Daily maintenance doses are 1-3 mg. In high-dose therapy, doses of

1 mg/kg are given every 6 hours for 4 days, with adjustment based

on pharmacokinetics.

In high-dose regimens, busulfan is given at 0.8 mg/kg every

6 hours for 4 days. Anticonvulsants must be used concomitantly to

protect against acute CNS toxicities, including tonic-clonic seizures,

which may occur several hours after each dose. Busulfan induces

the metabolism of phenytoin. In patients requiring anti-seizure medication,

non-enzyme-inducing drugs such as lorazepam are recommended

as an alternative to phenytoin. When phenytoin is used

concurrently, plasma busulfan levels should be monitored and the

busulfan dose adjusted accordingly.

Clinical Toxicity. The major toxic effects of busulfan are related to

its myelosuppressive properties, and prolonged thrombocytopenia

may be a hazard. Occasionally, patients experience nausea, vomiting,

and diarrhea. Long-term use leads to impotence, sterility, amenorrhea,

and fetal malformation. Rarely, patients develop asthenia and

hypotension, a syndrome resembling Addison’s disease, but without

abnormalities of corticosteroid production.

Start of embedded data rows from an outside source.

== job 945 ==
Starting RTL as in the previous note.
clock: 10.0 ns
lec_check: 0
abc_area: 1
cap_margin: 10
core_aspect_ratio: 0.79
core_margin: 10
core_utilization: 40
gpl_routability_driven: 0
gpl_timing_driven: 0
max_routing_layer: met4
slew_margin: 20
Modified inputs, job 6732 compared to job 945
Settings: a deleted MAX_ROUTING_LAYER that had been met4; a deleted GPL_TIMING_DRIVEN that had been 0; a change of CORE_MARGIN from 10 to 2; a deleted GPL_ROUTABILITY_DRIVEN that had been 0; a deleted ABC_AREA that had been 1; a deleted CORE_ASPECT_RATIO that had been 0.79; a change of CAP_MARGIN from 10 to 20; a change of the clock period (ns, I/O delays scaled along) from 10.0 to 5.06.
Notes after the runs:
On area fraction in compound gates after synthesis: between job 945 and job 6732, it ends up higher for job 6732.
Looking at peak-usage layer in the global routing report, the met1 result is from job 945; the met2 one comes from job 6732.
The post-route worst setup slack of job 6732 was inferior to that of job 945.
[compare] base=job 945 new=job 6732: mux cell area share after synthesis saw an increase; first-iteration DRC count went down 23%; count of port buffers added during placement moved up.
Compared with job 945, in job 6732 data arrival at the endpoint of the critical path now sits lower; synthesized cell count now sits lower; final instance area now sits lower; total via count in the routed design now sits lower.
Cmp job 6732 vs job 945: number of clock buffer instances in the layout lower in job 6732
## v3
Design alu_top, start of the top module:
module alu_top (
    input  logic        clk,
    input  logic [31:0] op1,
    input  logic [31:0] op2,
    input  logic [3:0]  alu_ctrl,
    output logic [31:0] alu_result,
    output logic        zero
    );
For scale: roughly 100 I/O pins.
==> flow/config.mk <==
export PLATFORM = sky130hd
export DESIGN_NAME = alu_top
export DESIGN_NICKNAME = alu_top
export VERILOG_FILES = /design/flow/design.v
export SDC_FILE = /design/flow/constraint.sdc
export NUM_CORES = 4
export LEC_CHECK = 0
export ABC_AREA = 1
export CAP_MARGIN = 20
export CORE_MARGIN = 2
export CORE_UTILIZATION = 71
export CTS_CLUSTER_SIZE = 10
export PLACE_DENSITY = 0.6
export SETUP_SLACK_MARGIN = 0.19
export SLEW_MARGIN = 20
==> flow/constraint.sdc <==
create_clock -name core_clock -period 1.34 [get_ports {clk}]
set_input_delay 0.2680 -clock core_clock [delete_from_list [all_inputs] [get_ports {clk}]]
set_output_delay 0.2680 -clock core_clock [all_outputs]
set_load 0.01 [all_outputs]
run.sh (not shown) runs the stock make flow with config.mk's settings and CLKGATE_MAP_FILE=.
Run status, v3: aborted in detailed placement (3_5_place_dp), error DPL-0033
$ cat design.v
module mux #(parameter ADDR_WIDTH = 16) (
    output reg  [ADDR_WIDTH -1 :0] out,
    input  wire [ADDR_WIDTH -1 :0] a,
    input  wire [ADDR_WIDTH -1 :0] b,
    input  wire                    sel
);
always @(*) begin
    if (sel) begin
        out = a;
    end
    else begin
        out = b;
    end
end
endmodule
module demux #(parameter ADDR_WIDTH = 16) (
    output reg  [ADDR_WIDTH -1 :0] out1,
    output reg  [ADDR_WIDTH -1 :0] out2,
    input  wire [ADDR_WIDTH -1 :0] in,
    input  wire                    sel
);
always @(*) begin
    out1 = 'd0;
    out2 = 'd0;
    if (sel) begin
        out1 = in;
    end
    else begin
        out2 = in;
    end
end
endmodule
module RoundSaturate #(parameter    IN_WORD_LENGTH    = 9,  IN_INT_LENGTH    = 0, IN_FLOAT_LENGTH    = 8, 
                                    OUT_WORD_LENGTH   = 8, OUT_INT_LENGTH   = 0, OUT_FLOAT_LENGTH   = 7) (
    output reg  signed [OUT_WORD_LENGTH-1:0] i_round_saturated,
    output reg  signed [OUT_WORD_LENGTH-1:0] q_round_saturated,
    input  wire signed [IN_WORD_LENGTH -1:0] i_in,
    input  wire signed [IN_WORD_LENGTH -1:0] q_in
);
wire round_half_up_i;
wire round_half_up_q;
reg saturate_i;
reg saturate_q;
generate
    if (OUT_INT_LENGTH) begin
        assign round_half_up_i    = i_in[IN_FLOAT_LENGTH - OUT_FLOAT_LENGTH -1] && (~i_in[IN_FLOAT_LENGTH + OUT_INT_LENGTH -1 : IN_FLOAT_LENGTH - OUT_FLOAT_LENGTH ]);
        assign round_half_up_q    = q_in[IN_FLOAT_LENGTH - OUT_FLOAT_LENGTH -1] && (~q_in[IN_FLOAT_LENGTH + OUT_INT_LENGTH -1 : IN_FLOAT_LENGTH - OUT_FLOAT_LENGTH ]);
    end
    else begin
        assign round_half_up_i    = i_in[IN_FLOAT_LENGTH - OUT_FLOAT_LENGTH -1] && (~i_in[IN_FLOAT_LENGTH -1 : IN_FLOAT_LENGTH - OUT_FLOAT_LENGTH]); 
        assign round_half_up_q    = q_in[IN_FLOAT_LENGTH - OUT_FLOAT_LENGTH -1] && (~q_in[IN_FLOAT_LENGTH -1 : IN_FLOAT_LENGTH - OUT_FLOAT_LENGTH]);
    end
endgenerate
generate
        if (IN_INT_LENGTH>0 && OUT_INT_LENGTH >0) begin
            always @(*) begin                   
                i_round_saturated = round_half_up_i + {i_in[IN_WORD_LENGTH -1] ,    i_in[IN_FLOAT_LENGTH + OUT_INT_LENGTH -1 : IN_FLOAT_LENGTH ] ,   i_in[ IN_FLOAT_LENGTH -1 : IN_FLOAT_LENGTH - OUT_FLOAT_LENGTH ]};
                q_round_saturated = round_half_up_q + {q_in[IN_WORD_LENGTH -1] ,    q_in[IN_FLOAT_LENGTH + OUT_INT_LENGTH -1 : IN_FLOAT_LENGTH ] ,   q_in[ IN_FLOAT_LENGTH -1 : IN_FLOAT_LENGTH - OUT_FLOAT_LENGTH ]};
                if (i_in[IN_WORD_LENGTH -1]) begin
                    if (!(i_in[IN_FLOAT_LENGTH + IN_INT_LENGTH -1 : IN_FLOAT_LENGTH] == 'd0 || i_in[IN_INT_LENGTH  + IN_FLOAT_LENGTH -1 : IN_FLOAT_LENGTH + OUT_INT_LENGTH] == { ( IN_INT_LENGTH - OUT_INT_LENGTH ) {1'b1} }  )) begin
                        i_round_saturated = {i_in[IN_WORD_LENGTH -1] , { (OUT_WORD_LENGTH -1) {1'b0}} } ;
                    end
                end
                else begin
                    if (i_in[IN_INT_LENGTH  + IN_FLOAT_LENGTH -1 : IN_FLOAT_LENGTH + OUT_INT_LENGTH] ) begin
                       i_round_saturated [OUT_WORD_LENGTH -2:0] = { (OUT_WORD_LENGTH -1) {1'b1}} ;
                    end
                end
                if (q_in[IN_WORD_LENGTH -1]) begin
                    if ((!(q_in[IN_FLOAT_LENGTH + IN_INT_LENGTH -1 : IN_FLOAT_LENGTH] == 'd0 || q_in[IN_INT_LENGTH  + IN_FLOAT_LENGTH -1 : IN_FLOAT_LENGTH + OUT_INT_LENGTH] == { ( IN_INT_LENGTH - OUT_INT_LENGTH ) {1'b1} }  ))) begin
                        q_round_saturated = {q_in[IN_WORD_LENGTH -1] , { (OUT_WORD_LENGTH -1) {1'b0}} } ;
                    end
                end
                else begin
                    if (q_in[IN_INT_LENGTH + IN_FLOAT_LENGTH -1 : IN_FLOAT_LENGTH + OUT_INT_LENGTH]) begin
                       q_round_saturated [OUT_WORD_LENGTH -2:0] = { (OUT_WORD_LENGTH -1) {1'b1}};
                    end
                end 
                if (i_in == { (IN_WORD_LENGTH -1) {1'b1}}) begin
                    i_round_saturated = { (OUT_WORD_LENGTH -1) {1'b0}} ;
                end
                if (q_in == { (IN_WORD_LENGTH -1) {1'b1}}) begin
                    q_round_saturated = { (OUT_WORD_LENGTH -1) {1'b0}};
                end
            end
        end
        else if ((IN_INT_LENGTH>0) && (OUT_INT_LENGTH == 0)) begin
            always @(*) begin
                i_round_saturated = round_half_up_i + {i_in[IN_WORD_LENGTH -1] ,   i_in[ IN_FLOAT_LENGTH -1 : IN_FLOAT_LENGTH - OUT_FLOAT_LENGTH ]};
                q_round_saturated = round_half_up_q + {q_in[IN_WORD_LENGTH -1] ,   q_in[ IN_FLOAT_LENGTH -1 : IN_FLOAT_LENGTH - OUT_FLOAT_LENGTH ]};
                if (i_in[IN_WORD_LENGTH -1]) begin
                    if (!(&i_in[IN_FLOAT_LENGTH + IN_INT_LENGTH -1 : IN_FLOAT_LENGTH])) begin
                        i_round_saturated = {i_in[IN_WORD_LENGTH -1] , { (OUT_WORD_LENGTH -1) {1'b0}} };
                    end
                    if (&i_in[IN_FLOAT_LENGTH + IN_INT_LENGTH -1 : IN_FLOAT_LENGTH - OUT_FLOAT_LENGTH -1]) begin
                        i_round_saturated = { (OUT_WORD_LENGTH -1) {1'b0}};
                    end
                end
                else begin
                    if (i_in[IN_INT_LENGTH  + IN_FLOAT_LENGTH -1 : IN_FLOAT_LENGTH ]) begin
                       i_round_saturated [OUT_WORD_LENGTH -2:0] = { (OUT_WORD_LENGTH -1) {1'b1}}; 
                    end
                    if (&i_in[IN_FLOAT_LENGTH + IN_INT_LENGTH -1 : IN_FLOAT_LENGTH - OUT_FLOAT_LENGTH]) begin
                        i_round_saturated = { (OUT_WORD_LENGTH -1) {1'b1}};
                    end
                end
                if (q_in[IN_WORD_LENGTH -1]) begin
                    if (!(&q_in[IN_FLOAT_LENGTH + IN_INT_LENGTH -1 : IN_FLOAT_LENGTH])) begin
                        q_round_saturated = {q_in[IN_WORD_LENGTH -1] , { (OUT_WORD_LENGTH -1) {1'b0}} };
                    end
                    if (&q_in[IN_FLOAT_LENGTH + IN_INT_LENGTH -1 : IN_FLOAT_LENGTH - OUT_FLOAT_LENGTH -1]) begin
                        q_round_saturated = {(OUT_WORD_LENGTH -1){1'b0}};
                    end
                end
                else begin
                    if (q_in[IN_INT_LENGTH + IN_FLOAT_LENGTH -1 : IN_FLOAT_LENGTH]) begin
                       q_round_saturated [OUT_WORD_LENGTH -2:0] = { (OUT_WORD_LENGTH -1) {1'b1}};
                    end
                    if (&q_in[IN_FLOAT_LENGTH + IN_INT_LENGTH -1 : IN_FLOAT_LENGTH - OUT_FLOAT_LENGTH]) begin
                        q_round_saturated = {(OUT_WORD_LENGTH -1){1'b1}};
                    end
                end  
            end
        end
        else begin
            always @(*) begin
                i_round_saturated =   round_half_up_i +  {i_in[IN_WORD_LENGTH -1] ,i_in[ IN_FLOAT_LENGTH -1 : IN_FLOAT_LENGTH - OUT_FLOAT_LENGTH ]};
                q_round_saturated =   round_half_up_q +  {q_in[IN_WORD_LENGTH -1] ,q_in[ IN_FLOAT_LENGTH -1 : IN_FLOAT_LENGTH - OUT_FLOAT_LENGTH ]};
                if (&i_in[1+ IN_FLOAT_LENGTH -1 : IN_FLOAT_LENGTH - OUT_FLOAT_LENGTH -1]) begin
                    i_round_saturated = { (OUT_WORD_LENGTH -1) {1'b0}};
                end
                if (&q_in[1+ IN_FLOAT_LENGTH -1 : IN_FLOAT_LENGTH - OUT_FLOAT_LENGTH -1]) begin
                    q_round_saturated = { (OUT_WORD_LENGTH -1) {1'b0}};
                end
            end
        end
endgenerate
endmodule
module cmplx_mul #(parameter    IN1_WORD_LENGTH = 16, IN1_INT_LENGTH = 0, IN1_FLOAT_LENGTH = 15,         
                                IN2_WORD_LENGTH = 5,  IN2_INT_LENGTH = 0, IN2_FLOAT_LENGTH = 4,         
                                OUT_WORD_LENGTH = 12, OUT_INT_LENGTH = 0, OUT_FLOAT_LENGTH = 11 ) (     
    output wire signed [OUT_WORD_LENGTH-1:0]    out_i,
    output wire signed [OUT_WORD_LENGTH-1:0]    out_q,
    input  wire signed [IN1_WORD_LENGTH-1:0]    in1_i,
    input  wire signed [IN1_WORD_LENGTH-1:0]    in1_q,
    input  wire signed [IN2_WORD_LENGTH-1:0]    in2_i,
    input  wire signed [IN2_WORD_LENGTH-1:0]    in2_q
);
reg signed [1 + IN1_INT_LENGTH + IN2_INT_LENGTH + 2 + IN1_FLOAT_LENGTH + IN2_FLOAT_LENGTH -1:0] mul_i;
reg signed [1 + IN1_INT_LENGTH + IN2_INT_LENGTH + 2 + IN1_FLOAT_LENGTH + IN2_FLOAT_LENGTH -1:0] mul_q;
reg signed [IN2_WORD_LENGTH-1 +1 :0]    temp1;  
reg signed [IN1_WORD_LENGTH-1 +1 :0]    temp2;  
reg signed [IN1_WORD_LENGTH-1 +1 :0]    temp3;  
reg signed [1 + IN1_INT_LENGTH + IN2_INT_LENGTH + 1 + IN1_FLOAT_LENGTH + IN2_FLOAT_LENGTH -1:0]    temp11;  
reg signed [1 + IN1_INT_LENGTH + IN2_INT_LENGTH + 1 + IN1_FLOAT_LENGTH + IN2_FLOAT_LENGTH -1:0]    temp22; 
reg signed [1 + IN1_INT_LENGTH + IN2_INT_LENGTH + 1 + IN1_FLOAT_LENGTH + IN2_FLOAT_LENGTH -1:0]    temp33; 
always @(*) begin
        temp1 = in2_i + in2_q;
        temp2 = in1_i + in1_q;
        temp3 = in1_q - in1_i;
        temp11 = temp1 * in1_i;
        temp22 = temp2 * in2_q;
        temp33 = temp3 * in2_i;
        mul_i = temp11 - temp22;
        mul_q = temp11 + temp33;
end
RoundSaturate #(    .IN_WORD_LENGTH(1 + IN1_INT_LENGTH + IN2_INT_LENGTH + 2 + IN1_FLOAT_LENGTH + IN2_FLOAT_LENGTH) ,
                    .IN_INT_LENGTH(IN1_INT_LENGTH + IN2_INT_LENGTH + 2),
                    .IN_FLOAT_LENGTH(IN1_FLOAT_LENGTH + IN2_FLOAT_LENGTH),
                    .OUT_WORD_LENGTH(OUT_WORD_LENGTH), 
                    .OUT_INT_LENGTH(OUT_INT_LENGTH), 
                    .OUT_FLOAT_LENGTH(OUT_FLOAT_LENGTH) ) U0_RoundSaturate (
    .i_in(mul_i),
    .q_in(mul_q),
    .i_round_saturated(out_i),
    .q_round_saturated(out_q)
);
endmodule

High-dose busulfan causes VOD of the liver in ≤10% of

patients, as well as seizures, hemorrhagic cystitis, permanent alopecia,

and cataracts. The coincidence of VOD and hepatotoxicity is increased

by its co-administration with drugs that inhibit CYPs, including imidazoles

and metronidazole, possibly through inhibition of the clearance

of busulfan and/or its toxic metabolites (Nilsson et al., 2003).

SECTION VIII

CHEMOTHERAPY OF NEOPLASTIC DISEASES

Nitrosoureas

The nitrosoureas have an important role in the treatment

of brain tumors and find occasional use in treating lymphomas

and in high-dose regimens with bone marrow

reconstitution. They function as bifunctional alkylating

agents but differ from conventional nitrogen mustards

in both pharmacological and toxicological properties.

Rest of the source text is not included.